*** Record excerpts ***

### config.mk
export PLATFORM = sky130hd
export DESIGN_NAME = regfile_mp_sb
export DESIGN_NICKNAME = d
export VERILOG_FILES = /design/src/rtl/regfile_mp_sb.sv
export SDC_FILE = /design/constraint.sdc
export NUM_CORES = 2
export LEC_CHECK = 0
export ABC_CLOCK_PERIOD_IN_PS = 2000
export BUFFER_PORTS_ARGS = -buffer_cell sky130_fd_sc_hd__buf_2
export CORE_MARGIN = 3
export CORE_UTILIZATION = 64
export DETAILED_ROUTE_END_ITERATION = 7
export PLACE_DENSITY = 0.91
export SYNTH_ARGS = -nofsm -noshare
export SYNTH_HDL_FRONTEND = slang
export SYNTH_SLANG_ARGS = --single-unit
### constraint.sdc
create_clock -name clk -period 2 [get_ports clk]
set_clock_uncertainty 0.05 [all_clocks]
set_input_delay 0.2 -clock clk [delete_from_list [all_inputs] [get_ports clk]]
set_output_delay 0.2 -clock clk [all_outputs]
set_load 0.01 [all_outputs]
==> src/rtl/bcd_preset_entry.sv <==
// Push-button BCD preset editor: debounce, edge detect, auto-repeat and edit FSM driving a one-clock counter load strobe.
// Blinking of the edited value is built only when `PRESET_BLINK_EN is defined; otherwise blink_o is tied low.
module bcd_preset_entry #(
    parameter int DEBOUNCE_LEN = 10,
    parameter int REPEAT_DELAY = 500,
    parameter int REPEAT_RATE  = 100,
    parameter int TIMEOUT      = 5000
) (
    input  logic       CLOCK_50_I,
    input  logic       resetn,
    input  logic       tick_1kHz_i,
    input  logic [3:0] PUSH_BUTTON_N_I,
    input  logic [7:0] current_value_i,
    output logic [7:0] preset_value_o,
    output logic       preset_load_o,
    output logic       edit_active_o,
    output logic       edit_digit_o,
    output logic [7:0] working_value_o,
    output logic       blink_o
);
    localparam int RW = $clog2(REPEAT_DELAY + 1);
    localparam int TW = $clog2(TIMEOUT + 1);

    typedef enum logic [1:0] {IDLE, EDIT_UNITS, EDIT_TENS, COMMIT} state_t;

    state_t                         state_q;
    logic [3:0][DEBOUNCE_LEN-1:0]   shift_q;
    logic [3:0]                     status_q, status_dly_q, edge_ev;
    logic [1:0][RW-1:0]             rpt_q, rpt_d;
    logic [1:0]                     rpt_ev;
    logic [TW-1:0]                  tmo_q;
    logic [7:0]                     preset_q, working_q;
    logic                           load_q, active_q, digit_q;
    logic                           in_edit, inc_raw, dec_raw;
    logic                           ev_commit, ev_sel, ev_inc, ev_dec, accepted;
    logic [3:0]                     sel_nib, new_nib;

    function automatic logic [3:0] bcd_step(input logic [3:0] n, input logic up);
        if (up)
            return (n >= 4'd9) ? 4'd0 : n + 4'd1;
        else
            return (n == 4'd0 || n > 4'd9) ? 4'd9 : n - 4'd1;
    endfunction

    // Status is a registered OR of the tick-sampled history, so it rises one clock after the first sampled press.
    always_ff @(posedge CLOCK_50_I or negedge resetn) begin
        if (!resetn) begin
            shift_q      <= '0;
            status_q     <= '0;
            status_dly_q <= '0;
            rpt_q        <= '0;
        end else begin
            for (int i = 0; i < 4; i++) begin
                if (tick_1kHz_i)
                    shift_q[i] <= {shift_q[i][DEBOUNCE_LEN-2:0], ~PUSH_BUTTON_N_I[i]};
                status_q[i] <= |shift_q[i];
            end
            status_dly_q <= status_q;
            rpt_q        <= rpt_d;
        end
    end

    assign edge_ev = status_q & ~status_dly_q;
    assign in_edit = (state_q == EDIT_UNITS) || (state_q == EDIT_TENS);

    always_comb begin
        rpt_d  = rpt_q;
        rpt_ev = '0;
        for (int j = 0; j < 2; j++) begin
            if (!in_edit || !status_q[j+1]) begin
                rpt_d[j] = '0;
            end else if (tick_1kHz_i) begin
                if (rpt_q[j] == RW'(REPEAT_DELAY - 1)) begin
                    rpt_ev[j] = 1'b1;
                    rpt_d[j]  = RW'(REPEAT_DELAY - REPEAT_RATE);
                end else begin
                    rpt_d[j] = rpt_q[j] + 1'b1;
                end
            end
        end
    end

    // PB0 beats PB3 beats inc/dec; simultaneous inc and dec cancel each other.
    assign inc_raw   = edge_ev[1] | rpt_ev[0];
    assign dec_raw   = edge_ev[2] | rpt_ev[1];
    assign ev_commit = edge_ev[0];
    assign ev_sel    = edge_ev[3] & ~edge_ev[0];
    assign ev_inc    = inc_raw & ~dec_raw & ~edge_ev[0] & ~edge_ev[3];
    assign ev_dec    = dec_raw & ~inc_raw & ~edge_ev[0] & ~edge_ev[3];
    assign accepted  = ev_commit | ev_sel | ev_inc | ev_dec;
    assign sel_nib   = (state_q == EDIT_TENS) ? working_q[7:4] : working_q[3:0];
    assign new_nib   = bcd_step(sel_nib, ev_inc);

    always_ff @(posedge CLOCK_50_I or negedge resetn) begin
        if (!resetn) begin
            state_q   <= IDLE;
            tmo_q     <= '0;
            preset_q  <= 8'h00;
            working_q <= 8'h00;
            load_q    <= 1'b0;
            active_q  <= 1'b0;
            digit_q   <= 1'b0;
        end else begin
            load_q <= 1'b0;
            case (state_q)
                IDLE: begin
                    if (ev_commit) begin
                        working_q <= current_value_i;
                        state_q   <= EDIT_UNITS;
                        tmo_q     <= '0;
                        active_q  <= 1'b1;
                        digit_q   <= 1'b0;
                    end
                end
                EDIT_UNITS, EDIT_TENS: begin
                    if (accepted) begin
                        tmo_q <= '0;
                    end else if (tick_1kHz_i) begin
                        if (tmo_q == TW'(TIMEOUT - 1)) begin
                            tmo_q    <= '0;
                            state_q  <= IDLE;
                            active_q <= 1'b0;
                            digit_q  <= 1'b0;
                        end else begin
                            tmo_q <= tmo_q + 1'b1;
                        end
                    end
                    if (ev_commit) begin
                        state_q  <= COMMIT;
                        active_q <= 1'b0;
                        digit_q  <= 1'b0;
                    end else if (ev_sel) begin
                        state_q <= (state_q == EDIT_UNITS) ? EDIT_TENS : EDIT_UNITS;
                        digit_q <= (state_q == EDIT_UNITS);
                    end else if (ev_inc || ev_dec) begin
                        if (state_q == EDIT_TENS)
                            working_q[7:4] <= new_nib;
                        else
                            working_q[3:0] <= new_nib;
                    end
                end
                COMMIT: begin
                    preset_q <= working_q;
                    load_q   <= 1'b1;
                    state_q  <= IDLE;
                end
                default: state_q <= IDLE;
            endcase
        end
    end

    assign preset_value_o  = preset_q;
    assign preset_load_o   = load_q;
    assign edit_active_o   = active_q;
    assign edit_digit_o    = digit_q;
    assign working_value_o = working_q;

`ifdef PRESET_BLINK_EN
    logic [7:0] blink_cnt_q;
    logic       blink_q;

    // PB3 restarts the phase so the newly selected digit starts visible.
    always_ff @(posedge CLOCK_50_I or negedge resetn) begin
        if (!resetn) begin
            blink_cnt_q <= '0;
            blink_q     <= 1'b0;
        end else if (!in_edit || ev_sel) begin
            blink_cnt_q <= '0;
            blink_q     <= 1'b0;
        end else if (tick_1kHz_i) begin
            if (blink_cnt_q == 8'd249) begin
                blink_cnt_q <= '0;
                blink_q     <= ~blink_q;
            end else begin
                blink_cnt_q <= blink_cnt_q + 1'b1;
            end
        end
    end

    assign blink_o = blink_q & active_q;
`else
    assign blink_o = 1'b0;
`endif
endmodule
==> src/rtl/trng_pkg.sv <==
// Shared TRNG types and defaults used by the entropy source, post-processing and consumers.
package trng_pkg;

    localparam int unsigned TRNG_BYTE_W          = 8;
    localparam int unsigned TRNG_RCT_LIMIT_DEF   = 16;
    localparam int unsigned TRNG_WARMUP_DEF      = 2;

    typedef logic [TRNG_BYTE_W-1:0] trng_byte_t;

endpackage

*** End of Record excerpts ***
*** Record excerpts ***

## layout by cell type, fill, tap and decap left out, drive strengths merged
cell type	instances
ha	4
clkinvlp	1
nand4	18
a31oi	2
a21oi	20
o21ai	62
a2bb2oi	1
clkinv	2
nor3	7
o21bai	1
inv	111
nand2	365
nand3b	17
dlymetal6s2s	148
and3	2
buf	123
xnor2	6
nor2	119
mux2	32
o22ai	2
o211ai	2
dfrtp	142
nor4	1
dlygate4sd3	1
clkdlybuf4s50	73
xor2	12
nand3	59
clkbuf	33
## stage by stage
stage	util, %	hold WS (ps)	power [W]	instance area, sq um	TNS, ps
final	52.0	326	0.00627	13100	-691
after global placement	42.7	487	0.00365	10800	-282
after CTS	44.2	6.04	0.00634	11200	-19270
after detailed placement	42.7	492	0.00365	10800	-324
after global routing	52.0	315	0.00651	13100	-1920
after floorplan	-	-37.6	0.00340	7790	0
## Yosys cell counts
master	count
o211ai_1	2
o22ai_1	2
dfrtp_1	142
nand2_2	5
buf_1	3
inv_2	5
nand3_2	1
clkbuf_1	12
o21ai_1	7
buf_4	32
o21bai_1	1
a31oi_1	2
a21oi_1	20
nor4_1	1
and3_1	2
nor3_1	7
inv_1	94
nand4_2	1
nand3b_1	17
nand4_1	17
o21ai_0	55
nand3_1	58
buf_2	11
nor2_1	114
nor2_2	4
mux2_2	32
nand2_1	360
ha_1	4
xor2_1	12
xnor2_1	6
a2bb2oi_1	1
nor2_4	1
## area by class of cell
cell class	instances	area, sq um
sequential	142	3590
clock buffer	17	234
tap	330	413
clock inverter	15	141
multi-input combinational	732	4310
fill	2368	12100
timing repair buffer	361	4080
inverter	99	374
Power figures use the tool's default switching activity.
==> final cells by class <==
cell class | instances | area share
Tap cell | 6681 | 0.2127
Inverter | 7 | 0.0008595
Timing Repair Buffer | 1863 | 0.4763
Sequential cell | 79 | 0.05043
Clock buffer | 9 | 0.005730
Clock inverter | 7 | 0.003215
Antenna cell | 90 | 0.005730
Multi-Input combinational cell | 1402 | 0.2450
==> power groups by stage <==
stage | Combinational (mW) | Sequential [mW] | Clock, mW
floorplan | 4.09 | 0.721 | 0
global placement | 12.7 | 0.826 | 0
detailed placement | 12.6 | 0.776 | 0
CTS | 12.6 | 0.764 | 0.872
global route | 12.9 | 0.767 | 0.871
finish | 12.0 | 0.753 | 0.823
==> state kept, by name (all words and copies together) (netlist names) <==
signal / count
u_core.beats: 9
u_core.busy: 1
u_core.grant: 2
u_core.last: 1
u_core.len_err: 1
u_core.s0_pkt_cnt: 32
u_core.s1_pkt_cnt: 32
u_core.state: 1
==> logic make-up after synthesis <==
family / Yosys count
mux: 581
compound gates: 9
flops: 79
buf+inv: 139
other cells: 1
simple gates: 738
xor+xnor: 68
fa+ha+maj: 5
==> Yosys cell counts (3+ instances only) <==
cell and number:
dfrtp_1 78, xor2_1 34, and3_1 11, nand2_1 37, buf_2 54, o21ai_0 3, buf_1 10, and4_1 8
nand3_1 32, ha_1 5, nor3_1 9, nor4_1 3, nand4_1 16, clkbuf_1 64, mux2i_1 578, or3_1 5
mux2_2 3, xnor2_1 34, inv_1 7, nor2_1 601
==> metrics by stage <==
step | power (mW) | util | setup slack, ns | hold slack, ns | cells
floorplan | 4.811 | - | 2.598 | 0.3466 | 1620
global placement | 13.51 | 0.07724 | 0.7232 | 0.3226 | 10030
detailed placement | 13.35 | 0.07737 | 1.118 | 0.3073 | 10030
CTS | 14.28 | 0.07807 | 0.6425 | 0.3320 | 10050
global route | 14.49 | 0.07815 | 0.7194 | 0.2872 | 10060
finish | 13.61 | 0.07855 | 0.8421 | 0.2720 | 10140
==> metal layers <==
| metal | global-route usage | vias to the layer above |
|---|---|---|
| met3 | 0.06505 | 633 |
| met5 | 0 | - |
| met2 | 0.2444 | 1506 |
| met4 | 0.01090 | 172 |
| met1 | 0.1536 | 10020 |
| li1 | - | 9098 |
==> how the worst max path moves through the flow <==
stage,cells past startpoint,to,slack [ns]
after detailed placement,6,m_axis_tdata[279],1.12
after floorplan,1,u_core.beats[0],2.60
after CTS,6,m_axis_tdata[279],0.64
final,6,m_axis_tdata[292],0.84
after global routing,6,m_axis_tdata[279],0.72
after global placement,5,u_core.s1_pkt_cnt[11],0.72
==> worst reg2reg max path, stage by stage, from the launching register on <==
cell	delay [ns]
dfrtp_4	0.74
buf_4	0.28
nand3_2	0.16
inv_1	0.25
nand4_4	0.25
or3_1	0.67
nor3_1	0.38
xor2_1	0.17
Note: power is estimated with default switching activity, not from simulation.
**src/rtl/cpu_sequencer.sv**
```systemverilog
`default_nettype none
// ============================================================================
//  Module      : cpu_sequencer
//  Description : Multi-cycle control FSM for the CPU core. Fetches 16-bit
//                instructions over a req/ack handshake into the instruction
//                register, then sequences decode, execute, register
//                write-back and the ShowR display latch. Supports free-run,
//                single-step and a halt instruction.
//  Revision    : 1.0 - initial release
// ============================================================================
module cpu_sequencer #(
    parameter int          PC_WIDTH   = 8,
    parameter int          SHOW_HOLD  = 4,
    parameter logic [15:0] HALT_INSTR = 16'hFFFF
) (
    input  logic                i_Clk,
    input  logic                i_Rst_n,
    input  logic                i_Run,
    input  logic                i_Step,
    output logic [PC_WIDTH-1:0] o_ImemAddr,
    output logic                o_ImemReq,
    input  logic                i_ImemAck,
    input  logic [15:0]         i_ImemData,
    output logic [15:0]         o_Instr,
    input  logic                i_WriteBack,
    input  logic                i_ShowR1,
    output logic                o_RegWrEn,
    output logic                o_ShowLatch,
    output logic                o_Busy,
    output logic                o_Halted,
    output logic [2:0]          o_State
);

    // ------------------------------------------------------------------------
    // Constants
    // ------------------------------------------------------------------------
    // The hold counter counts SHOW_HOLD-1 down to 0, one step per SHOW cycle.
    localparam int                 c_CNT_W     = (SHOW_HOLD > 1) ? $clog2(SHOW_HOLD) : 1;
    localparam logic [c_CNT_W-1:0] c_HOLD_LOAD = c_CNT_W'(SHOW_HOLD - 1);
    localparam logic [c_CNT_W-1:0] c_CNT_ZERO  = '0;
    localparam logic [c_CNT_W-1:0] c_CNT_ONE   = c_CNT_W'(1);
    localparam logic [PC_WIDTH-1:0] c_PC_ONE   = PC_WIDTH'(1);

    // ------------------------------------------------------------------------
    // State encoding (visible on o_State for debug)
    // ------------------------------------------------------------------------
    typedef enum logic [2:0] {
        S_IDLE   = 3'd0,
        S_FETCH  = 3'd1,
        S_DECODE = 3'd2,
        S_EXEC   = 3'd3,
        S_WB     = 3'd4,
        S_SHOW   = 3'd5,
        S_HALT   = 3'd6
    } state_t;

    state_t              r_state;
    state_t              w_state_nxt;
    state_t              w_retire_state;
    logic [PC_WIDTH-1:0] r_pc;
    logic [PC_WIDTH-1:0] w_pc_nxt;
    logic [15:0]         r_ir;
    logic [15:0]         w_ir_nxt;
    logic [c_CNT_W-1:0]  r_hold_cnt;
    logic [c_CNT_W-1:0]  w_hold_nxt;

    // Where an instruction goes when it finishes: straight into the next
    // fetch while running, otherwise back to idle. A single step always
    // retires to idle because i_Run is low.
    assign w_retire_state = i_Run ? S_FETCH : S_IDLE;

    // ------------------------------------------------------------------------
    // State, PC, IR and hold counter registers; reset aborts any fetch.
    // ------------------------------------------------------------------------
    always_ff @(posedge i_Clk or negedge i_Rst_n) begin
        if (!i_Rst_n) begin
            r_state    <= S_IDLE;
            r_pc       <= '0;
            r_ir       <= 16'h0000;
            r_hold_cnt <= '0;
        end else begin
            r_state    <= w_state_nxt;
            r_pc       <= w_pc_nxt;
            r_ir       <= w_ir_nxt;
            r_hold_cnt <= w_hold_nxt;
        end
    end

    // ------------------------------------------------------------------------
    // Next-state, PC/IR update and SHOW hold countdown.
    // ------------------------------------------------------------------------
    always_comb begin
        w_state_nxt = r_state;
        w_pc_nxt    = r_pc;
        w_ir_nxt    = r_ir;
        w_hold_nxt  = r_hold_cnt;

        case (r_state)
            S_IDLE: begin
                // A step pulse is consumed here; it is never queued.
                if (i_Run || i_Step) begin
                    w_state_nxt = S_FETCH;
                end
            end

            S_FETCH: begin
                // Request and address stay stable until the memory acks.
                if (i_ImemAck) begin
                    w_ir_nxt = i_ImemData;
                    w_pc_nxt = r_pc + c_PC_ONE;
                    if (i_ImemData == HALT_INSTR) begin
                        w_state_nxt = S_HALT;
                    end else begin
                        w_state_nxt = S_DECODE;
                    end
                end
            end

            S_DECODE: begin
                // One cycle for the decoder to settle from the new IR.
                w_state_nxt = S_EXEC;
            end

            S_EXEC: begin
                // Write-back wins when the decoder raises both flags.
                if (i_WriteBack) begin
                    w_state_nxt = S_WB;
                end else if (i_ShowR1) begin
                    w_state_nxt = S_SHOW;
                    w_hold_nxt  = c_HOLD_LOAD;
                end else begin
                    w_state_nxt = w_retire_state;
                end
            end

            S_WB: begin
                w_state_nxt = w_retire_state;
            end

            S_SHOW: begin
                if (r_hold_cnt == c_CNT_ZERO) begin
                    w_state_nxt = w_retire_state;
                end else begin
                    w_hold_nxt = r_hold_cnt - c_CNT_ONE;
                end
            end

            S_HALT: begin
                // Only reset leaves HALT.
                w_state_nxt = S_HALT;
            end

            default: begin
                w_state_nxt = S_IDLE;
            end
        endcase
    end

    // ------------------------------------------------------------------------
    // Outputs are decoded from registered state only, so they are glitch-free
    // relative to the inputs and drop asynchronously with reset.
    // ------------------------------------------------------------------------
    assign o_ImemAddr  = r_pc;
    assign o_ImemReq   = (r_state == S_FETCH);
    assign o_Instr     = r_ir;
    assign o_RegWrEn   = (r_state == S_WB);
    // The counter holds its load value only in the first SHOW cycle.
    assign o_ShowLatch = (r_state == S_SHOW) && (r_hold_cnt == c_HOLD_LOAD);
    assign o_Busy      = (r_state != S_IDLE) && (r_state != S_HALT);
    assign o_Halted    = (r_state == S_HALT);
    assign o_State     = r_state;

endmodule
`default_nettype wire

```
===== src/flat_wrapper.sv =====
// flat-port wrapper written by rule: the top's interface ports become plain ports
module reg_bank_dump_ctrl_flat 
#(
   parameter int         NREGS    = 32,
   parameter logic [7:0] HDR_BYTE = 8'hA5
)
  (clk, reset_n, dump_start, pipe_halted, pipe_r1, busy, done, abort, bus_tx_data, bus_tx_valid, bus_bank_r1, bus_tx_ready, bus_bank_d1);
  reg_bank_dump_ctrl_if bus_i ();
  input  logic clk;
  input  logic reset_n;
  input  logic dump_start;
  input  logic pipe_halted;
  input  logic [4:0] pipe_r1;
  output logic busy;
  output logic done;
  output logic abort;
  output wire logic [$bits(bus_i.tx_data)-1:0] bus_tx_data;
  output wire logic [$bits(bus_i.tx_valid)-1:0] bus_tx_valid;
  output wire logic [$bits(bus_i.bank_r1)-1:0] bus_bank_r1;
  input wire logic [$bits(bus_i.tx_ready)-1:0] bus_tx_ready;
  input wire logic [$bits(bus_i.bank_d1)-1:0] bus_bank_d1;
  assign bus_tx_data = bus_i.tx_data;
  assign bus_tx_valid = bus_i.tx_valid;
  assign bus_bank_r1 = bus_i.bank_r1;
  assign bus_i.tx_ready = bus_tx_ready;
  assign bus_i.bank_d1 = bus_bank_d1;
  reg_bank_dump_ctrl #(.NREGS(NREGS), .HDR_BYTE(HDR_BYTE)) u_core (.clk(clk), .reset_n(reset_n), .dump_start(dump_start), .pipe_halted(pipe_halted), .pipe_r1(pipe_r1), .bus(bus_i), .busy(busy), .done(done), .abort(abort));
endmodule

*** End of Record excerpts ***

● **What you are asked to do**
Every line containing the word "area" should be copied from the material.

● **Output for this task**
stage	util, %	hold WS (ps)	power [W]	instance area, sq um	TNS, ps
## area by class of cell
cell class	instances	area, sq um
cell class | instances | area share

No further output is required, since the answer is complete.